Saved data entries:

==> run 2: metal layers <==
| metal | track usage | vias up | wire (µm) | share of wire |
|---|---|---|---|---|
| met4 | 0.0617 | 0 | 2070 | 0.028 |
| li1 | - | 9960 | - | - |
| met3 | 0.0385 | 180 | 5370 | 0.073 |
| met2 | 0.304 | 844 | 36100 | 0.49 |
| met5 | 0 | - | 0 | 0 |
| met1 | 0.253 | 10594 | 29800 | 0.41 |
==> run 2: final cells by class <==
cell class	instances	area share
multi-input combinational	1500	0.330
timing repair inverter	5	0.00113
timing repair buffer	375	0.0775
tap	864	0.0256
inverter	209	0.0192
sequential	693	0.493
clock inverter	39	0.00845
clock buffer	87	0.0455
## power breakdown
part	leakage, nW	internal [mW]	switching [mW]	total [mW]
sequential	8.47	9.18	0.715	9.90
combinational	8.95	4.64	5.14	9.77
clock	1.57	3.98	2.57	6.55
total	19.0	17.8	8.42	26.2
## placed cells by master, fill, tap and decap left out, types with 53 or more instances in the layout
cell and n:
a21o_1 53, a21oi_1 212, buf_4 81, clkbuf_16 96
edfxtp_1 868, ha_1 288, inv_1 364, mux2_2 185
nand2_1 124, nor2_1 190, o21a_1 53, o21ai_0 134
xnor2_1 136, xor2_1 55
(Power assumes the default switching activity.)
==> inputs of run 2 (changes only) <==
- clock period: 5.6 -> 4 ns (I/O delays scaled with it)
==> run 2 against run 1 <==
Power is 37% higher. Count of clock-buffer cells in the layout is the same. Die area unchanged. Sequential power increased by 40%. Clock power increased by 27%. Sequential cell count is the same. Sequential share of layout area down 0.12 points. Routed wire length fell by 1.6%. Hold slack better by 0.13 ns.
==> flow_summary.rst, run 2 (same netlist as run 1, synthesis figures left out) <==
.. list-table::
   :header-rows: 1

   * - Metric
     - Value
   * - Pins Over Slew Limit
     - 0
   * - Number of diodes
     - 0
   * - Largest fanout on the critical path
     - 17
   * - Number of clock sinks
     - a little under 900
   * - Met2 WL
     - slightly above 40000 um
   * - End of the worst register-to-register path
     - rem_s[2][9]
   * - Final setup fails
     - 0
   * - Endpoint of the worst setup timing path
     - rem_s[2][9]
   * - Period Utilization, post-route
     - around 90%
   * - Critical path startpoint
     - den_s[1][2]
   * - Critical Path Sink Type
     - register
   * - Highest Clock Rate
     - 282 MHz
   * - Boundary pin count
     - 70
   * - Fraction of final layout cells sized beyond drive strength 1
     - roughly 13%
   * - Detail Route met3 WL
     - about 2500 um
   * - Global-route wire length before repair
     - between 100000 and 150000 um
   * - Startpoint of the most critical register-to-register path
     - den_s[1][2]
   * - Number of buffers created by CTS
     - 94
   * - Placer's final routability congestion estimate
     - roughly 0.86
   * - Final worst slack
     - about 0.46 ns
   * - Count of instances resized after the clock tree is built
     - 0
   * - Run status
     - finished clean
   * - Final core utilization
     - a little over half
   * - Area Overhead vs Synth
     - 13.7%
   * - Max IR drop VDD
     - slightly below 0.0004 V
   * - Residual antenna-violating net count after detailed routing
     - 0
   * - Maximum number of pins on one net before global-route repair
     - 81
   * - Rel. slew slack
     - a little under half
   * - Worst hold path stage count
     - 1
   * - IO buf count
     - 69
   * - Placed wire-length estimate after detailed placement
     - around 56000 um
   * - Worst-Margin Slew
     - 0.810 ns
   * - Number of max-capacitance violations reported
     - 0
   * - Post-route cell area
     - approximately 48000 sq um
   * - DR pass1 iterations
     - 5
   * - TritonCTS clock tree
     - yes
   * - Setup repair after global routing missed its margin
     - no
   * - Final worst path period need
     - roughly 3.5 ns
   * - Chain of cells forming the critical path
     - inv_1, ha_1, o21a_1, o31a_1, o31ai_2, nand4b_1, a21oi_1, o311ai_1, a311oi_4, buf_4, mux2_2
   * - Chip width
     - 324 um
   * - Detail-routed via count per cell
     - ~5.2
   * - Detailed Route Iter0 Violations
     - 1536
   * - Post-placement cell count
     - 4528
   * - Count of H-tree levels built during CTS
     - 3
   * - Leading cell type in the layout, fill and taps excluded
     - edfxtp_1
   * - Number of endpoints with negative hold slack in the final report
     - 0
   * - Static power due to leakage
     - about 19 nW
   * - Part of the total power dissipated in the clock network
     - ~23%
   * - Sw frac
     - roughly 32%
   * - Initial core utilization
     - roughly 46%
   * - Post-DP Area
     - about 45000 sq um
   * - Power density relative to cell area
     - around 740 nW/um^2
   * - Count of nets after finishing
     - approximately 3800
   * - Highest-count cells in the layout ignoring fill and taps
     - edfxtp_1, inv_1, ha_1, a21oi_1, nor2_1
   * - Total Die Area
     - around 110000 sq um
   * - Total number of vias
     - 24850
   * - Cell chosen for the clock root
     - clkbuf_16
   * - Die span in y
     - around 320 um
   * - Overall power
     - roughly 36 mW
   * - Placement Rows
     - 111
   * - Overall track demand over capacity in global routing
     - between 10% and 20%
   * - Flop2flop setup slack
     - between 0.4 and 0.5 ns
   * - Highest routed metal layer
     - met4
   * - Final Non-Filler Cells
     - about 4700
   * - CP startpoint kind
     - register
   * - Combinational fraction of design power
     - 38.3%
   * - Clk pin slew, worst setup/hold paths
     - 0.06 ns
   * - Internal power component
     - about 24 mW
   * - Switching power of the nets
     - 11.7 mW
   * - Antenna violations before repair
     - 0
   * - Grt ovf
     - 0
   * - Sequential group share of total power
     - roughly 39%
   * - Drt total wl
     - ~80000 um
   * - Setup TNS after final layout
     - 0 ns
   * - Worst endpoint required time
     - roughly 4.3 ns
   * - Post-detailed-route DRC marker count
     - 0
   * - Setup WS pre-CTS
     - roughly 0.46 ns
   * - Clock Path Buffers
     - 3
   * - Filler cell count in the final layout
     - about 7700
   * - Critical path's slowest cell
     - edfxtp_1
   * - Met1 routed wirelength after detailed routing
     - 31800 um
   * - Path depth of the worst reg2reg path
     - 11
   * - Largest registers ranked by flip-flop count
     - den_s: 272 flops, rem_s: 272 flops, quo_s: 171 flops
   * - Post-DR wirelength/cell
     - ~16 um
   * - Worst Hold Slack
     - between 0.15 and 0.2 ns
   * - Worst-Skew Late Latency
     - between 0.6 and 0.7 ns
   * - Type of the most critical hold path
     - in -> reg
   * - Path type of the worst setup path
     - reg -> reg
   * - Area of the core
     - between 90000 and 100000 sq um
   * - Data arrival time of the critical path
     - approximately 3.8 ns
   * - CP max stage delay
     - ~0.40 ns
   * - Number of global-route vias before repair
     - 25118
### src/rtl/core/hrp_pkg.sv
`default_nettype none

package hrp_pkg;

  // reset value of the record mark: ascii colon
  localparam logic [7:0] RECORD_MARK_RESET = 8'd58;

  // bytes in front of the data: length, offset high, offset low, type
  localparam int unsigned HEADER_BYTES = 4;

  // depth of the token queue between front and back
  localparam int unsigned QUEUE_DEPTH = 2;

  // result kinds
  localparam logic KIND_DATA    = 1'b0;
  localparam logic KIND_SUMMARY = 1'b1;

  // classified character handed from front to back
  typedef struct packed {
    logic       is_mark;
    logic [3:0] nibble;
  } token_t;

  // hex digit value, anything else counts as zero
  function automatic logic [3:0] nibble_of(input logic [7:0] c);
    logic [7:0] d;
    begin
      d = 8'd0;
      if (c >= 8'h30 && c <= 8'h39) begin
        d = c - 8'h30;
      end else if (c >= 8'h41 && c <= 8'h46) begin
        d = c - 8'h37;
      end else if (c >= 8'h61 && c <= 8'h66) begin
        d = c - 8'h57;
      end
      nibble_of = d[3:0];
    end
  endfunction

endpackage

`default_nettype wire

### src/rtl/core/hex_record_parser_top.sv
// a result is registered twice after its last character transfer: in the token queue, then in the output register
// throughput: one character per cycle while out_stall is low; in_stall is raised when the token queue is full
// a two-entry token queue lets the front keep taking characters while a result is stalled
// reset: synchronous, active high; clears the queue, the parser state and the output valid,
// and restores the record mark to a colon
`default_nettype none

module hex_record_parser_top #(
  parameter int unsigned QUEUE_DEPTH = hrp_pkg::QUEUE_DEPTH
) (
  input  wire logic        clk,
  input  wire logic        rst,
  input  wire logic        cfg_write,
  input  wire logic [7:0]  cfg_data,
  input  wire logic        in_valid,
  output logic             in_stall,
  input  wire logic [7:0]  char_code,
  output logic             out_valid,
  input  wire logic        out_stall,
  output logic             kind,
  output logic [7:0]       data_byte,
  output logic [7:0]       byte_index,
  output logic [7:0]       record_length,
  output logic [15:0]      load_offset,
  output logic [7:0]       record_type,
  output logic             checksum_ok
);

  hrp_pkg::token_t front_tok;
  hrp_pkg::token_t back_tok;
  logic            q_full;
  logic            q_avail;
  logic            q_pop;
  logic            q_push;

  assign in_stall = q_full;
  assign q_push   = in_valid && !q_full;

  // character classification
  hrp_front u_front (
    .clk       (clk),
    .rst       (rst),
    .cfg_write (cfg_write),
    .cfg_data  (cfg_data),
    .char_code (char_code),
    .tok       (front_tok)
  );

  // token queue between front and back
  hrp_queue #(
    .DEPTH (QUEUE_DEPTH)
  ) u_queue (
    .clk      (clk),
    .rst      (rst),
    .push     (q_push),
    .push_tok (front_tok),
    .full     (q_full),
    .pop      (q_pop),
    .avail    (q_avail),
    .pop_tok  (back_tok)
  );

  // record parsing and result register
  hrp_back u_back (
    .clk           (clk),
    .rst           (rst),
    .avail         (q_avail),
    .tok           (back_tok),
    .pop           (q_pop),
    .out_valid     (out_valid),
    .out_stall     (out_stall),
    .kind          (kind),
    .data_byte     (data_byte),
    .byte_index    (byte_index),
    .record_length (record_length),
    .load_offset   (load_offset),
    .record_type   (record_type),
    .checksum_ok   (checksum_ok)
  );

endmodule

`default_nettype wire

### src/rtl/core/hrp_front.sv
`default_nettype none

module hrp_front (
  input  wire logic          clk,
  input  wire logic          rst,
  input  wire logic          cfg_write,
  input  wire logic [7:0]    cfg_data,
  input  wire logic [7:0]    char_code,
  output hrp_pkg::token_t    tok
);

  logic [7:0] record_mark;

  // record mark register
  always_ff @(posedge clk) begin
    if (rst) begin
      record_mark <= hrp_pkg::RECORD_MARK_RESET;
    end else if (cfg_write) begin
      record_mark <= cfg_data;
    end
  end

  // classify the incoming character
  always_comb begin
    tok.is_mark = (char_code == record_mark);
    tok.nibble  = hrp_pkg::nibble_of(char_code);
  end

endmodule

`default_nettype wire

### src/rtl/core/hrp_queue.sv
`default_nettype none

module hrp_queue #(
  parameter int unsigned DEPTH = hrp_pkg::QUEUE_DEPTH
) (
  input  wire logic          clk,
  input  wire logic          rst,
  input  wire logic          push,
  input  wire hrp_pkg::token_t push_tok,
  output logic               full,
  input  wire logic          pop,
  output logic               avail,
  output hrp_pkg::token_t    pop_tok
);

  localparam int unsigned AW = (DEPTH > 1) ? $clog2(DEPTH) : 1;
  localparam int unsigned CW = $clog2(DEPTH + 1);

  hrp_pkg::token_t entries [DEPTH];
  logic [AW-1:0]   wr_ptr;
  logic [AW-1:0]   rd_ptr;
  logic [CW-1:0]   count;

  assign full    = (count == CW'(DEPTH));
  assign avail   = (count != '0);
  assign pop_tok = entries[rd_ptr];

  // storage write
  always_ff @(posedge clk) begin
    if (push) begin
      entries[wr_ptr] <= push_tok;
    end
  end

  // pointers and fill count
  always_ff @(posedge clk) begin
    if (rst) begin
      wr_ptr <= '0;
      rd_ptr <= '0;
      count  <= '0;
    end else begin
      if (push) begin
        wr_ptr <= (wr_ptr == AW'(DEPTH - 1)) ? '0 : wr_ptr + AW'(1);
      end
      if (pop) begin
        rd_ptr <= (rd_ptr == AW'(DEPTH - 1)) ? '0 : rd_ptr + AW'(1);
      end
      if (push && !pop) begin
        count <= count + CW'(1);
      end else if (pop && !push) begin
        count <= count - CW'(1);
      end
    end
  end

endmodule

`default_nettype wire

### src/rtl/core/hrp_back.sv
`default_nettype none

module hrp_back (
  input  wire logic          clk,
  input  wire logic          rst,
  input  wire logic          avail,
  input  wire hrp_pkg::token_t tok,
  output logic               pop,
  output logic               out_valid,
  input  wire logic          out_stall,
  output logic               kind,
  output logic [7:0]         data_byte,
  output logic [7:0]         byte_index,
  output logic [7:0]         record_length,
  output logic [15:0]        load_offset,
  output logic [7:0]         record_type,
  output logic               checksum_ok
);

  logic        receiving, receiving_next;
  logic [9:0]  char_count, char_count_next;
  logic [3:0]  high_nibble, high_nibble_next;
  logic [7:0]  length_value, length_value_next;
  logic [15:0] offset_value, offset_value_next;
  logic [7:0]  type_value, type_value_next;
  logic [7:0]  byte_sum, byte_sum_next;

  logic        res_valid;
  logic        res_kind;
  logic [7:0]  res_data;
  logic [7:0]  res_index;
  logic        res_ok;

  logic [7:0]  value;
  logic [7:0]  sum_new;
  logic [8:0]  bidx;
  logic [8:0]  data_end;
  logic [8:0]  data_pos;

  // output register free or being drained
  assign pop = avail && (!out_valid || !out_stall);

  assign value    = {high_nibble, tok.nibble};
  assign sum_new  = byte_sum + value;
  assign bidx     = char_count[9:1];
  assign data_end = 9'(hrp_pkg::HEADER_BYTES) + {1'b0, length_value};
  assign data_pos = bidx - 9'(hrp_pkg::HEADER_BYTES);

  // record parsing step
  always_comb begin
    receiving_next    = receiving;
    char_count_next   = char_count;
    high_nibble_next  = high_nibble;
    length_value_next = length_value;
    offset_value_next = offset_value;
    type_value_next   = type_value;
    byte_sum_next     = byte_sum;
    res_valid         = 1'b0;
    res_kind          = hrp_pkg::KIND_DATA;
    res_data          = 8'd0;
    res_index         = 8'd0;
    res_ok            = 1'b0;
    if (tok.is_mark) begin
      receiving_next    = 1'b1;
      char_count_next   = '0;
      high_nibble_next  = '0;
      length_value_next = '0;
      offset_value_next = '0;
      type_value_next   = '0;
      byte_sum_next     = '0;
    end else if (receiving) begin
      char_count_next = char_count + 10'd1;
      if (!char_count[0]) begin
        high_nibble_next = tok.nibble;
      end else begin
        byte_sum_next = sum_new;
        if (bidx == 9'd0) begin
          length_value_next = value;
        end else if (bidx == 9'd1) begin
          offset_value_next = {value, 8'd0};
        end else if (bidx == 9'd2) begin
          offset_value_next = {offset_value[15:8], value};
        end else if (bidx == 9'd3) begin
          type_value_next = value;
        end else if (bidx < data_end) begin
          res_valid = 1'b1;
          res_data  = value;
          res_index = data_pos[7:0];
        end else begin
          // checksum byte closes the record
          res_valid       = 1'b1;
          res_kind        = hrp_pkg::KIND_SUMMARY;
          res_ok          = (sum_new == 8'd0);
          receiving_next  = 1'b0;
          char_count_next = '0;
        end
      end
    end
  end

  // parser state
  always_ff @(posedge clk) begin
    if (rst) begin
      receiving    <= 1'b0;
      char_count   <= '0;
      high_nibble  <= '0;
      length_value <= '0;
      offset_value <= '0;
      type_value   <= '0;
      byte_sum     <= '0;
    end else if (pop) begin
      receiving    <= receiving_next;
      char_count   <= char_count_next;
      high_nibble  <= high_nibble_next;
      length_value <= length_value_next;
      offset_value <= offset_value_next;
      type_value   <= type_value_next;
      byte_sum     <= byte_sum_next;
    end
  end

  // output register valid
  always_ff @(posedge clk) begin
    if (rst) begin
      out_valid <= 1'b0;
    end else if (pop && res_valid) begin
      out_valid <= 1'b1;
    end else if (!out_stall) begin
      out_valid <= 1'b0;
    end
  end

  // output register payload
  always_ff @(posedge clk) begin
    if (pop && res_valid) begin
      kind          <= res_kind;
      data_byte     <= res_data;
      byte_index    <= res_index;
      record_length <= length_value;
      load_offset   <= offset_value;
      record_type   <= type_value;
      checksum_ok   <= res_ok;
    end
  end

endmodule

`default_nettype wire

### Goal of the exercise:
From the opening line of the data above through the line holding "29800 | 0.41 |", give every line again exactly as it stands.

### Solution to this exercise:
==> run 2: metal layers <==
| metal | track usage | vias up | wire (µm) | share of wire |
|---|---|---|---|---|
| met4 | 0.0617 | 0 | 2070 | 0.028 |
| li1 | - | 9960 | - | - |
| met3 | 0.0385 | 180 | 5370 | 0.073 |
| met2 | 0.304 | 844 | 36100 | 0.49 |
| met5 | 0 | - | 0 | 0 |
| met1 | 0.253 | 10594 | 29800 | 0.41 |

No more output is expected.